BEGIN

Context: an optimization exercise on an open-source flow, tuned for small area. The choices shown serve that exercise and are no tape-out recipe.
Power and IR drop assume default switching activity.

Setup of lane 2:
==> flow/design.v (excerpt) <==
module risc_regfile #(
  parameter int DATA_W = 32,
  parameter int ADDR_W = 5,
  parameter int CNT_W  = 2
) (
  input  logic              clk,
  input  logic              reset,
  input  logic              WB_RW,
  input  logic [ADDR_W-1:0] WB_DA,
  input  logic [DATA_W-1:0] WB_Bus_D,
  input  logic [ADDR_W-1:0] DOF_AA,
  input  logic [ADDR_W-1:0] DOF_BA,
  input  logic              DOF_Issue,
  input  logic [ADDR_W-1:0] DOF_Issue_DA,
  output logic [DATA_W-1:0] DOF_Bus_A,
  output logic [DATA_W-1:0] DOF_Bus_B,
  output logic              DOF_Hazard_A,
  output logic              DOF_Hazard_B,
  output logic              SB_Ovf
);
  localparam int NREG = 1 << ADDR_W;
  logic [DATA_W-1:0] r_mem [1:NREG-1];
  logic [NREG-1:1]   r_pend_hi;    
  logic [NREG-1:1]   r_pend_lo;    
  logic              r_ovf;
  logic              w_wr_en;
  logic              w_issue_ok;
  logic              w_same;        
  logic              w_hit_a;       
  logic              w_hit_b;
  logic [NREG-1:1]   w_wr_sel;      
  logic [NREG-1:1]   w_up_sel;      
  logic [NREG-1:1]   w_dn_sel;      
  logic [NREG-1:0]   w_sel_a;       
  logic [NREG-1:0]   w_sel_b;
  logic [DATA_W-1:0] w_wdata;
  logic [NREG-1:1]   w_pend_hi_nxt;
  logic [NREG-1:1]   w_pend_lo_nxt;
  logic [NREG-1:1]   w_sat_up_n;    
  logic              w_wr_hi;       
  logic [NREG-1:1]   w_pend_nz;     
  assign w_wr_en    = WB_RW && (WB_DA != ADDR_W'(risc_pkg::R0));
  assign w_issue_ok = DOF_Issue && (DOF_Issue_DA != ADDR_W'(risc_pkg::R0));
  assign w_same     = w_wr_en && w_issue_ok && (WB_DA == DOF_Issue_DA);
  assign w_hit_a    = w_wr_en && (WB_DA == DOF_AA);
  assign w_hit_b    = w_wr_en && (WB_DA == DOF_BA);
  for (genvar b = 0; b < DATA_W; b++) begin : g_wdata
    rf_and2 u_and (.i_a(WB_Bus_D[b]), .i_b(!reset), .o_y(w_wdata[b]));
  end
  assign w_sel_a[0] = !reset && w_hit_a;
  assign w_sel_b[0] = !reset && w_hit_b;
  logic [3:0] w_wr_lo, w_a_lo, w_b_lo;
  logic [7:0] w_wrp_hi, w_a_hi, w_b_hi;
  logic [3:0] w_dn_lo_n, w_up_lo_n;
  logic [7:0] w_dn_hi_n, w_up_hi_n;
  ...
For scale: about 2700 cells after synthesis, ~1100 flip-flops, ~120 I/O pins.
==> module risc_regfile, before the edit <==
module risc_regfile #(
  parameter int DATA_W = 32,
  parameter int ADDR_W = 5,
  parameter int CNT_W  = 2
) (
  input  logic              clk,
  input  logic              reset,
  input  logic              WB_RW,
  input  logic [ADDR_W-1:0] WB_DA,
  input  logic [DATA_W-1:0] WB_Bus_D,
  input  logic [ADDR_W-1:0] DOF_AA,
  input  logic [ADDR_W-1:0] DOF_BA,
  input  logic              DOF_Issue,
  input  logic [ADDR_W-1:0] DOF_Issue_DA,
  output logic [DATA_W-1:0] DOF_Bus_A,
  output logic [DATA_W-1:0] DOF_Bus_B,
  output logic              DOF_Hazard_A,
  output logic              DOF_Hazard_B,
  output logic              SB_Ovf
);
  localparam int NREG = 1 << ADDR_W;
  logic [DATA_W-1:0] r_mem [1:NREG-1];
  logic [NREG-1:1]   r_pend_hi;    
  logic [NREG-1:1]   r_pend_lo;    
  logic              r_ovf;
  logic              w_wr_en;
  logic              w_issue_ok;
  logic              w_same;        
  logic              w_hit_a;       
  logic              w_hit_b;
  logic [NREG-1:1]   w_wr_sel;      
  logic [NREG-1:1]   w_up_sel;      
  logic [NREG-1:1]   w_dn_sel;      
  logic [NREG-1:0]   w_sel_a;       
  logic [NREG-1:0]   w_sel_b;
  logic [DATA_W-1:0] w_wdata;
  logic [NREG-1:1]   w_pend_hi_nxt;
  logic [NREG-1:1]   w_pend_lo_nxt;
  logic [NREG-1:1]   w_sat_up_n;    
  logic              w_wr_hi;       
  logic [NREG-1:1]   w_pend_nz;     
  assign w_wr_en    = WB_RW && (WB_DA != ADDR_W'(risc_pkg::R0));
  assign w_issue_ok = DOF_Issue && (DOF_Issue_DA != ADDR_W'(risc_pkg::R0));
  assign w_same     = w_wr_en && w_issue_ok && (WB_DA == DOF_Issue_DA);
  assign w_hit_a    = w_wr_en && (WB_DA == DOF_AA);
  assign w_hit_b    = w_wr_en && (WB_DA == DOF_BA);
  for (genvar b = 0; b < DATA_W; b++) begin : g_wdata
    rf_and2 u_and (.i_a(WB_Bus_D[b]), .i_b(!reset), .o_y(w_wdata[b]));
  end
  assign w_sel_a[0] = !reset && w_hit_a;
  assign w_sel_b[0] = !reset && w_hit_b;
  logic [3:0] w_wr_lo, w_a_lo, w_b_lo;
  logic [7:0] w_wrp_hi, w_a_hi, w_b_hi;
  logic [3:0] w_dn_lo_n, w_up_lo_n;
  logic [7:0] w_dn_hi_n, w_up_hi_n;
  rf_pre_lo   u_pre_wr_lo (.i_a(WB_DA[1:0]),        .i_force(reset), .o_p(w_wr_lo));
  rf_pre_lo   u_pre_a_lo  (.i_a(DOF_AA[1:0]),       .i_force(1'b0),  .o_p(w_a_lo));
  rf_pre_lo   u_pre_b_lo  (.i_a(DOF_BA[1:0]),       .i_force(1'b0),  .o_p(w_b_lo));
  rf_pre_hi   u_pre_wr_hi (.i_a(WB_DA[4:2]),        .i_en(WB_RW),                          .i_force(reset), .o_p(w_wrp_hi));
  rf_pre_hi   u_pre_a_hi  (.i_a(DOF_AA[4:2]),       .i_en(!reset && !w_hit_a),             .i_force(1'b0),  .o_p(w_a_hi));
  rf_pre_hi   u_pre_b_hi  (.i_a(DOF_BA[4:2]),       .i_en(!reset && !w_hit_b),             .i_force(1'b0),  .o_p(w_b_hi));
  rf_pre_lo_n u_pre_dn_lo (.i_a(WB_DA[1:0]),        .o_n(w_dn_lo_n));
  rf_pre_lo_n u_pre_up_lo (.i_a(DOF_Issue_DA[1:0]), .o_n(w_up_lo_n));
  rf_pre_hi_n u_pre_dn_hi (.i_a(WB_DA[4:2]),        .i_en(WB_RW && !w_same && !reset),     .o_n(w_dn_hi_n));
  rf_pre_hi_n u_pre_up_hi (.i_a(DOF_Issue_DA[4:2]), .i_en(DOF_Issue && !w_same && !reset), .o_n(w_up_hi_n));
  rf_dec_and u_dec_wr (.i_lo(w_wr_lo), .i_hi(w_wrp_hi), .o_sel(w_wr_sel));
  rf_dec_and u_dec_a  (.i_lo(w_a_lo),  .i_hi(w_a_hi),  .o_sel(w_sel_a[NREG-1:1]));
  rf_dec_and u_dec_b  (.i_lo(w_b_lo),  .i_hi(w_b_hi),  .o_sel(w_sel_b[NREG-1:1]));
  rf_dec_nor u_dec_dn (.i_lo_n(w_dn_lo_n), .i_hi_n(w_dn_hi_n), .o_sel(w_dn_sel));
  rf_dec_nor u_dec_up (.i_lo_n(w_up_lo_n), .i_hi_n(w_up_hi_n), .o_sel(w_up_sel));
  for (genvar r = 1; r < NREG; r++) begin : g_reg
    always_ff @(posedge clk) begin
      if (w_wr_sel[r]) begin
        r_mem[r] <= w_wdata;
      end
    end
    risc_scoreboard u_cnt (
      .i_reset  (reset),
      .i_up     (w_up_sel[r]),
      .i_dn     (w_dn_sel[r]),
      .i_hi     (r_pend_hi[r]),
      .i_lo     (r_pend_lo[r]),
      .o_hi     (w_pend_hi_nxt[r]),
      .o_lo     (w_pend_lo_nxt[r]),
      .o_nz     (w_pend_nz[r]),
      .o_sat_up_n (w_sat_up_n[r])
    );
  end
  always_ff @(posedge clk) begin
    r_pend_hi <= w_pend_hi_nxt;
    r_pend_lo <= w_pend_lo_nxt;
  end
  always_ff @(posedge clk) begin
    r_ovf <= !reset && (r_ovf || !(&w_sat_up_n));
  end
  assign SB_Ovf = r_ovf;
  for (genvar b = 0; b < DATA_W; b++) begin : g_bit
    logic [NREG-1:0] w_col;
    assign w_col[0] = w_wdata[b];
    for (genvar r = 1; r < NREG; r++) begin : g_col
      assign w_col[r] = r_mem[r][b];
    end
    rf_aomux #(.N(NREG)) u_mux_a (.i_d(w_col), .i_s(w_sel_a), .o_y(DOF_Bus_A[b]));
    rf_aomux #(.N(NREG)) u_mux_b (.i_d(w_col), .i_s(w_sel_b), .o_y(DOF_Bus_B[b]));
  end
  rf_aomux #(.N(NREG-1)) u_wr_hi (.i_d(r_pend_hi), .i_s(w_wr_sel), .o_y(w_wr_hi));
  rf_aomux #(.N(NREG)) u_haz_a (.i_d({w_pend_nz, w_wr_hi}), .i_s(w_sel_a), .o_y(DOF_Hazard_A));
  rf_aomux #(.N(NREG)) u_haz_b (.i_d({w_pend_nz, w_wr_hi}), .i_s(w_sel_b), .o_y(DOF_Hazard_B));
endmodule
Settings: LEC_CHECK=0, CAP_MARGIN=20, CORE_MARGIN=2, CORE_UTILIZATION=50, SLEW_MARGIN=20, SYNTH_HIERARCHICAL=1; clock period 7.5 ns.
standard.sh (not shown) runs the stock make flow with config.mk's settings and CLKGATE_MAP_FILE= SYNTH_SCRIPT=/design/flow/synth_recipe.tcl, a recipe that flattens the netlist after the stock synthesis.
==> flow/flow/run.sh <==
#!/bin/bash
# Standard layout with two changes:
#  - ports are buffered with the plain buffer sky130_fd_sc_hd__buf_1
#    (instead of the delay buffer buffer_ports picks by default);
#  - clock tree from clkbuf_8 in clusters of up to 16 sinks, without dummy loads.
# Each tool's full output stays in the ORFS logs under orfs/logs; the make
# output is written to standard.log here.
set -e
export BUFFER_PORTS_ARGS="-buffer_cell sky130_fd_sc_hd__buf_1"
export CTS_ARGS="-sink_clustering_enable -repair_clock_nets -dont_use_dummy_load -buf_list {sky130_fd_sc_hd__clkbuf_8} -sink_clustering_size 16 -sink_clustering_max_diameter 60"
bash standard.sh > standard.log 2>&1
Lane 2 has completed all stages; timing, DRC and antenna checks passed.
Relative to lane 2, the following input files were edited for lane 5:
--- a/flow/design.v
+++ b/flow/design.v
@@ -70,8 +70,11 @@
   logic              w_hit_b;
   logic [NREG-1:1]   w_wr_sel;      
+  logic [NREG-1:1]   w_wr_sel_h;    
   logic [NREG-1:1]   w_up_sel;      
   logic [NREG-1:1]   w_dn_sel;      
   logic [NREG-1:0]   w_sel_a;       
   logic [NREG-1:0]   w_sel_b;
+  logic [NREG-1:0]   w_sel_a_h;     
+  logic [NREG-1:0]   w_sel_b_h;
   logic [DATA_W-1:0] w_wdata;
   logic [NREG-1:1]   w_pend_hi_nxt;
@@ -90,4 +93,6 @@
   assign w_sel_a[0] = !reset && w_hit_a;
   assign w_sel_b[0] = !reset && w_hit_b;
+  assign w_sel_a_h[0] = w_sel_a[0];
+  assign w_sel_b_h[0] = w_sel_b[0];
   logic [3:0] w_wr_lo, w_a_lo, w_b_lo;
   logic [7:0] w_wrp_hi, w_a_hi, w_b_hi;
@@ -107,4 +112,7 @@
   rf_dec_and u_dec_a  (.i_lo(w_a_lo),  .i_hi(w_a_hi),  .o_sel(w_sel_a[NREG-1:1]));
   rf_dec_and u_dec_b  (.i_lo(w_b_lo),  .i_hi(w_b_hi),  .o_sel(w_sel_b[NREG-1:1]));
+  rf_dec_and u_dec_wr_h (.i_lo(w_wr_lo), .i_hi(w_wrp_hi), .o_sel(w_wr_sel_h));
+  rf_dec_and u_dec_a_h  (.i_lo(w_a_lo),  .i_hi(w_a_hi),  .o_sel(w_sel_a_h[NREG-1:1]));
+  rf_dec_and u_dec_b_h  (.i_lo(w_b_lo),  .i_hi(w_b_hi),  .o_sel(w_sel_b_h[NREG-1:1]));
   rf_dec_nor u_dec_dn (.i_lo_n(w_dn_lo_n), .i_hi_n(w_dn_hi_n), .o_sel(w_dn_sel));
   rf_dec_nor u_dec_up (.i_lo_n(w_up_lo_n), .i_hi_n(w_up_hi_n), .o_sel(w_up_sel));
@@ -112,5 +120,8 @@
     always_ff @(posedge clk) begin
       if (w_wr_sel[r]) begin
-        r_mem[r] <= w_wdata;
+        r_mem[r][DATA_W/2-1:0] <= w_wdata[DATA_W/2-1:0];
+      end
+      if (w_wr_sel_h[r]) begin
+        r_mem[r][DATA_W-1:DATA_W/2] <= w_wdata[DATA_W-1:DATA_W/2];
       end
     end
@@ -141,6 +152,6 @@
       assign w_col[r] = r_mem[r][b];
     end
-    rf_aomux #(.N(NREG)) u_mux_a (.i_d(w_col), .i_s(w_sel_a), .o_y(DOF_Bus_A[b]));
-    rf_aomux #(.N(NREG)) u_mux_b (.i_d(w_col), .i_s(w_sel_b), .o_y(DOF_Bus_B[b]));
+    rf_aomux #(.N(NREG)) u_mux_a (.i_d(w_col), .i_s(b < DATA_W/2 ? w_sel_a : w_sel_a_h), .o_y(DOF_Bus_A[b]));
+    rf_aomux #(.N(NREG)) u_mux_b (.i_d(w_col), .i_s(b < DATA_W/2 ? w_sel_b : w_sel_b_h), .o_y(DOF_Bus_B[b]));
   end
   rf_aomux #(.N(NREG-1)) u_wr_hi (.i_d(r_pend_hi), .i_s(w_wr_sel), .o_y(w_wr_hi));
Notes after the runs:
Against lane 2, lane 5 comes in 0.2 points higher on proportion of power drawn by the clock network.
Of lane 5 and lane 2, it is lane 5 that has the lower final cell count.
On synthesis-to-layout area growth, the lower figure sits with lane 5, not lane 2.
Lane 5 vs lane 2 — total power dropped 2.0%.
Time the final worst path needs with I/O delays and setup for lane 5: 0.041 ns down relative to lane 2
No functional check of the RTL was part of any run of this note.

afterwards: timing with drivers on the ports:
The results above use ideal ports. As a check the final layouts listed here were re-extracted and re-timed, cells and wires unchanged. Step 1, drivers: a clkbuf_16 drives clk and a buf_2 each remaining input, both assumed. Step 2, shift: input delay + t, output delay - t, t = (earliest + latest rising clock arrival at the registers) / 2. This alone moves slack from input paths to output paths. a / b / c = ideal / step 1 / step 2; a / b = the first two.
run | t (ns) | slack for setup (ns) | clock arrival spread, ns | cell pins on the clock port's net
lane 2 | 0.814 | 0.060 / 0.020 / 0.020 | 0.124 / 0.123 | 1
lane 5 | 0.782 | 0.101 / 0.075 / 0.075 | 0.092 / 0.092 | 1
After both steps every run listed still meets setup and hold. For lane 2, which loses most, drivers alone change the setup slack by -0.040 ns; drivers and shift together by -0.040 ns.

END

▶ _EXERCISE OBJECTIVE_
Please determine how many lines in the entries contain the word "were" and answer with the number alone.

▶ _EXPECTED OUTPUT_
2